-- What is required --
Below are some records; quote exactly the lines from the one that contains "combinational | 5.04" through the one that contains "[repair_timing]", inclusive, and no others.

[Stored records]

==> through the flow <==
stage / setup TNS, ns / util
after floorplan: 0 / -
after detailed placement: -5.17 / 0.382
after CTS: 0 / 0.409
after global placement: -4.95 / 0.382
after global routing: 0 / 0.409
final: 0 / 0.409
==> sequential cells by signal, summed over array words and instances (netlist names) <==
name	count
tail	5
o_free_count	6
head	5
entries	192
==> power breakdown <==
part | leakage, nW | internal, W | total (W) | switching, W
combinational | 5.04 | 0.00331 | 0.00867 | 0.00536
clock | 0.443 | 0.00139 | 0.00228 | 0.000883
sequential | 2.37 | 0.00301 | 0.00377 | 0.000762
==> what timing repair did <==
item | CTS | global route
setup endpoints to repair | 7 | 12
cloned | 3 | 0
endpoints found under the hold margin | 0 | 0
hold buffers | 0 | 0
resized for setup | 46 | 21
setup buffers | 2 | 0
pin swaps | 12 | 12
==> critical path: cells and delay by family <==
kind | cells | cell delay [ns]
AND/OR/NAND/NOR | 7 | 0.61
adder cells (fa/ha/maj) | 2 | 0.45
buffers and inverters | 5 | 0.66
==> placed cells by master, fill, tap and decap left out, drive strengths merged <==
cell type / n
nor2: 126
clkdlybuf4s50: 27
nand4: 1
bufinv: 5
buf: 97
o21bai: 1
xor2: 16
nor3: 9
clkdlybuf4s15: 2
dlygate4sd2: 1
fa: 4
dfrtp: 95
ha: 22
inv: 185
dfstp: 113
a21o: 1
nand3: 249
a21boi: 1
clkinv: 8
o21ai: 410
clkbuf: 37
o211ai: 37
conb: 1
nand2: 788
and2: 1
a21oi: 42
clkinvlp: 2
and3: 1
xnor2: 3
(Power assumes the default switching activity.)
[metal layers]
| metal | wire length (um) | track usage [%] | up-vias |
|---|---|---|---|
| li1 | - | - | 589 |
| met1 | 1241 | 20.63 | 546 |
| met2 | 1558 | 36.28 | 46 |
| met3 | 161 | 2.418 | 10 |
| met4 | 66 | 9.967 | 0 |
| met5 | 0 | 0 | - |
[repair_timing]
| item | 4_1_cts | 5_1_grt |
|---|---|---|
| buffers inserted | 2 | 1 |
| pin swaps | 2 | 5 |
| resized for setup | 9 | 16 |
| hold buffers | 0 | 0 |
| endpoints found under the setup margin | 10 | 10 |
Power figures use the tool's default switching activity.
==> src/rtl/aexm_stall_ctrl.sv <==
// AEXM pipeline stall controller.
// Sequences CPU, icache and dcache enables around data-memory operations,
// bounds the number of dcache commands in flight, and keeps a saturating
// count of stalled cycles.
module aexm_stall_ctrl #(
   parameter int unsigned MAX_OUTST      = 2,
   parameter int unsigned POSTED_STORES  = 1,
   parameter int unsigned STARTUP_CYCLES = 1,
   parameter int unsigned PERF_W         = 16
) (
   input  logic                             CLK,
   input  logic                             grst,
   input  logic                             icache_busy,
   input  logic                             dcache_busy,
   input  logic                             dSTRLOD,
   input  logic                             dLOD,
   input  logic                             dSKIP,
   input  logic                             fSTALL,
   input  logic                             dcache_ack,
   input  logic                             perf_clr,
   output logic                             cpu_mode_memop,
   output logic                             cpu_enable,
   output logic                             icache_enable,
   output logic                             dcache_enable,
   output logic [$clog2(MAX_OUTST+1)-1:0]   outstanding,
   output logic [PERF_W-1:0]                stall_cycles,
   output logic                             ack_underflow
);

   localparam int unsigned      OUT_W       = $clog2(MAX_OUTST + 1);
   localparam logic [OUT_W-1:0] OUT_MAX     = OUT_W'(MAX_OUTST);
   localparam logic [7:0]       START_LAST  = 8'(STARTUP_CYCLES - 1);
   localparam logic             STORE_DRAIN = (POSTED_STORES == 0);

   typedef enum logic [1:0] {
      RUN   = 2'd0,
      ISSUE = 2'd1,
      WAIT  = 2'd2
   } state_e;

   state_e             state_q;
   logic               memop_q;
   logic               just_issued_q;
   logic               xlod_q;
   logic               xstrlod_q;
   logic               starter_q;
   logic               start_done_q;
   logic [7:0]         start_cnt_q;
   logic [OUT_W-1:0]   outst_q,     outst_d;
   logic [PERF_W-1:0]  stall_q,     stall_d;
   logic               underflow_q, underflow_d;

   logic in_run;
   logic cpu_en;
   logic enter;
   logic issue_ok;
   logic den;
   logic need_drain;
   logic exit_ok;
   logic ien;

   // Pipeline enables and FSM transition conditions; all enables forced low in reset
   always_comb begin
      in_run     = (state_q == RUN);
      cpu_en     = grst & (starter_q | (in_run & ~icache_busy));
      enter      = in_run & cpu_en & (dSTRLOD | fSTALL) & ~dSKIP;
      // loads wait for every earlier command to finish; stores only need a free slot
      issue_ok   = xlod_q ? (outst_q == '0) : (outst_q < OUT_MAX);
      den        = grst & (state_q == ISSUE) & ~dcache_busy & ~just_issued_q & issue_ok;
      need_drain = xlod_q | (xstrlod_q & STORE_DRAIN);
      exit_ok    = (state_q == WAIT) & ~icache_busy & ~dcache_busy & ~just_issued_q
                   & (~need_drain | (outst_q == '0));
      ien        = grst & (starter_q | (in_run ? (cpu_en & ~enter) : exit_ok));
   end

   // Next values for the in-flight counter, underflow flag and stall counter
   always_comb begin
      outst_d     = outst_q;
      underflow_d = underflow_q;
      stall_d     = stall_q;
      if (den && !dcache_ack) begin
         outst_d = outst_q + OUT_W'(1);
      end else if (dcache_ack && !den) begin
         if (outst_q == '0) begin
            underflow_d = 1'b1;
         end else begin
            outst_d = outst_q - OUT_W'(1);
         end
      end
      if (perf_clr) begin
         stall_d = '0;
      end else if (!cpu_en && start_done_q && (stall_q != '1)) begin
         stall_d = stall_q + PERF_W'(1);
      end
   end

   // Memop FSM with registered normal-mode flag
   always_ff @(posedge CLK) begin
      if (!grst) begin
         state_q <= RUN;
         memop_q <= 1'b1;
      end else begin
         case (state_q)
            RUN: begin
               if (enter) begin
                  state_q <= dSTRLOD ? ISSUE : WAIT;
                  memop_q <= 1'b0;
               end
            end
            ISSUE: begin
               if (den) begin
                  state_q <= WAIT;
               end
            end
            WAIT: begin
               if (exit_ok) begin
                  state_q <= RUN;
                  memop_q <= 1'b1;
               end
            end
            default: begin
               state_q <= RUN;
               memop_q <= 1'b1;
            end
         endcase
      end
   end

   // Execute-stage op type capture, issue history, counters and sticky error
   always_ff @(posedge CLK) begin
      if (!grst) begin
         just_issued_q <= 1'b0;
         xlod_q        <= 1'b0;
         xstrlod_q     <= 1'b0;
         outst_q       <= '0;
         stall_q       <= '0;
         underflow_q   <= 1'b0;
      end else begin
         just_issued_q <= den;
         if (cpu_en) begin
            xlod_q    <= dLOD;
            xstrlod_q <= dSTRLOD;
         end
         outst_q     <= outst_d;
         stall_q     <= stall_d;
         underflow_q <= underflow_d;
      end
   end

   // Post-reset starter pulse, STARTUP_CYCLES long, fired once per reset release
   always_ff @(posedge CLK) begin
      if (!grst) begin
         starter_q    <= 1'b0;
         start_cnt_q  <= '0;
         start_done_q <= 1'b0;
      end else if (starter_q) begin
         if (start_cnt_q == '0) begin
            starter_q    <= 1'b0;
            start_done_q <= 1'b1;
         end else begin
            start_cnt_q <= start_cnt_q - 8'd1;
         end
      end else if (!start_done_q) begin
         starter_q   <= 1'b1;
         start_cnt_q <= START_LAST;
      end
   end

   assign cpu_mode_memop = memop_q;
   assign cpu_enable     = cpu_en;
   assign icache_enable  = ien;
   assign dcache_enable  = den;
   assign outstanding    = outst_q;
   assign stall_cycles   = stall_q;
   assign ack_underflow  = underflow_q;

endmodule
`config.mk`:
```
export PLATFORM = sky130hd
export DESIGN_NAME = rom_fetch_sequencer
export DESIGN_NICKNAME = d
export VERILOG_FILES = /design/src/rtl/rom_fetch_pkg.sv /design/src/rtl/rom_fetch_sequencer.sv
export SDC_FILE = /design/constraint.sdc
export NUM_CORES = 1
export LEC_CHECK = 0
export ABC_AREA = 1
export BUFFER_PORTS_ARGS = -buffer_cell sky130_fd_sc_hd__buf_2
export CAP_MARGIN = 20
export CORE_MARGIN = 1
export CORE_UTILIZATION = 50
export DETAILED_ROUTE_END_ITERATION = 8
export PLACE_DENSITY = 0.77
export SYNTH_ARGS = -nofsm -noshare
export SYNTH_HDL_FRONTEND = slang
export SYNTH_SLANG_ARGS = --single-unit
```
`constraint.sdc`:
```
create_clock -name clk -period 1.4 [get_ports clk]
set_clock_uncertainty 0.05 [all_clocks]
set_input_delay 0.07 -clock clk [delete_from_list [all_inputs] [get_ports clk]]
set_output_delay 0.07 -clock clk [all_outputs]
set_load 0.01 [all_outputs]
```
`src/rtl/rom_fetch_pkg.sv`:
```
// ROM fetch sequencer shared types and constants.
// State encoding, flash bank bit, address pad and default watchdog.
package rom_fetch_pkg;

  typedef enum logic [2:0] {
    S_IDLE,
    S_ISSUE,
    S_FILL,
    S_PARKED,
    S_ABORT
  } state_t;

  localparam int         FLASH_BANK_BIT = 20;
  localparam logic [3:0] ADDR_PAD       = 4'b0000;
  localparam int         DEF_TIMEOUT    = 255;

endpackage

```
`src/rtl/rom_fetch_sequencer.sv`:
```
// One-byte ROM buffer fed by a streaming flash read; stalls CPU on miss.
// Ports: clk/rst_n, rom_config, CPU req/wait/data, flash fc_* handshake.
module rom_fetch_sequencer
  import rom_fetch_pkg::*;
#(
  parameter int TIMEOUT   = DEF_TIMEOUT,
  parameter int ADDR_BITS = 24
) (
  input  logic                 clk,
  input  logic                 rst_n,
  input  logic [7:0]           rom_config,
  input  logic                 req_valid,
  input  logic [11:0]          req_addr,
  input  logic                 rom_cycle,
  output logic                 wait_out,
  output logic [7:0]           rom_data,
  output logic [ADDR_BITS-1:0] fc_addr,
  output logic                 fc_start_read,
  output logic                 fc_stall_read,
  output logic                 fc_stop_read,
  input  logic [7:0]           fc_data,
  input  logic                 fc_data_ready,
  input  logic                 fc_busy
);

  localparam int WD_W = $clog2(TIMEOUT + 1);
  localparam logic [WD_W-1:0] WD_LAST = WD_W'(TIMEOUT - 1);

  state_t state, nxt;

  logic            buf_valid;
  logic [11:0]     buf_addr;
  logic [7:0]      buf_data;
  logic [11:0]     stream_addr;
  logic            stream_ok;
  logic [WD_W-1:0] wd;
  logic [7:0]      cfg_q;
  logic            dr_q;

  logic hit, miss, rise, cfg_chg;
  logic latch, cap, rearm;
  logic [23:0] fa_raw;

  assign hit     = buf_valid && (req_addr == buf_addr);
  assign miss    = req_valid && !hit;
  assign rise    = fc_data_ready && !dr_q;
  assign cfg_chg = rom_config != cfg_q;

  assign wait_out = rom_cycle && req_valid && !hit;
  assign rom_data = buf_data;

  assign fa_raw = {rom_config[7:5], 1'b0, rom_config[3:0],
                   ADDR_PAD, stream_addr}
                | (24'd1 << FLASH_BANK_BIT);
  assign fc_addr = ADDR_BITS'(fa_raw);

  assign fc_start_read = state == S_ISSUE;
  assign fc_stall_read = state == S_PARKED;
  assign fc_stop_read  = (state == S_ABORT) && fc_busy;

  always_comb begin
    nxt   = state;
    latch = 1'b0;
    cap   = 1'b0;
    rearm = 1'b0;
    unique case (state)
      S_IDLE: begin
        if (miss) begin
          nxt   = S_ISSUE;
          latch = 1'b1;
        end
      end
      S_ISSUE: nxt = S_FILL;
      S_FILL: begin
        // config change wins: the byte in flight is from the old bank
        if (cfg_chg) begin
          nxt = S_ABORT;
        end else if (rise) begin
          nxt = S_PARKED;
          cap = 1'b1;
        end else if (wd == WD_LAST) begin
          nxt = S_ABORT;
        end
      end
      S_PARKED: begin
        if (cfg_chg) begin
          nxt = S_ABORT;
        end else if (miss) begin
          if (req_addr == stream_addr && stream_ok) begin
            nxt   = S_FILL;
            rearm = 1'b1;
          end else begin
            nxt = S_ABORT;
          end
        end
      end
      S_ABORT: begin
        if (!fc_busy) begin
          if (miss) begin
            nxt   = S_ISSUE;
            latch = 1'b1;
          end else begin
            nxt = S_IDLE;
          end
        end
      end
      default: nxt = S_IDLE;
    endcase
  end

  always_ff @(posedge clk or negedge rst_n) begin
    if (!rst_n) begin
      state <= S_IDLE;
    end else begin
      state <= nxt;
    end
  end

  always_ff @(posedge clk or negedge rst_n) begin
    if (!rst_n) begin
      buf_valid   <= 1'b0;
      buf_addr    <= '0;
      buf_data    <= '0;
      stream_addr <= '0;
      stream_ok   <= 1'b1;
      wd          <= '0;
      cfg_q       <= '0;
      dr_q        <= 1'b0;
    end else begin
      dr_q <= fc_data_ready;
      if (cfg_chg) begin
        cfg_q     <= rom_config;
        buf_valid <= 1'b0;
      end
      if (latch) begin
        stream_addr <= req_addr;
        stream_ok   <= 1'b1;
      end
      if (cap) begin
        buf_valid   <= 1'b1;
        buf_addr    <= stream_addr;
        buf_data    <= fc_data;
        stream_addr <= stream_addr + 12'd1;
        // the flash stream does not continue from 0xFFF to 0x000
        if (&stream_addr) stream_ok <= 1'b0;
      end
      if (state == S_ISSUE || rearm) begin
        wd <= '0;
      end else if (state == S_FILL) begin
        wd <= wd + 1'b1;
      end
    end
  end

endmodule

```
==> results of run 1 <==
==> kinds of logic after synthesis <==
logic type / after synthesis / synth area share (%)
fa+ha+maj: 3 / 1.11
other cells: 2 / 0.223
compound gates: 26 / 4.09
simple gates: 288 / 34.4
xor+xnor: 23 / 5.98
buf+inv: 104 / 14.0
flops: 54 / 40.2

-- Problem solution --
combinational | 5.04 | 0.00331 | 0.00867 | 0.00536
clock | 0.443 | 0.00139 | 0.00228 | 0.000883
sequential | 2.37 | 0.00301 | 0.00377 | 0.000762
==> what timing repair did <==
item | CTS | global route
setup endpoints to repair | 7 | 12
cloned | 3 | 0
endpoints found under the hold margin | 0 | 0
hold buffers | 0 | 0
resized for setup | 46 | 21
setup buffers | 2 | 0
pin swaps | 12 | 12
==> critical path: cells and delay by family <==
kind | cells | cell delay [ns]
AND/OR/NAND/NOR | 7 | 0.61
adder cells (fa/ha/maj) | 2 | 0.45
buffers and inverters | 5 | 0.66
==> placed cells by master, fill, tap and decap left out, drive strengths merged <==
cell type / n
nor2: 126
clkdlybuf4s50: 27
nand4: 1
bufinv: 5
buf: 97
o21bai: 1
xor2: 16
nor3: 9
clkdlybuf4s15: 2
dlygate4sd2: 1
fa: 4
dfrtp: 95
ha: 22
inv: 185
dfstp: 113
a21o: 1
nand3: 249
a21boi: 1
clkinv: 8
o21ai: 410
clkbuf: 37
o211ai: 37
conb: 1
nand2: 788
and2: 1
a21oi: 42
clkinvlp: 2
and3: 1
xnor2: 3
(Power assumes the default switching activity.)
[metal layers]
| metal | wire length (um) | track usage [%] | up-vias |
|---|---|---|---|
| li1 | - | - | 589 |
| met1 | 1241 | 20.63 | 546 |
| met2 | 1558 | 36.28 | 46 |
| met3 | 161 | 2.418 | 10 |
| met4 | 66 | 9.967 | 0 |
| met5 | 0 | 0 | - |
[repair_timing]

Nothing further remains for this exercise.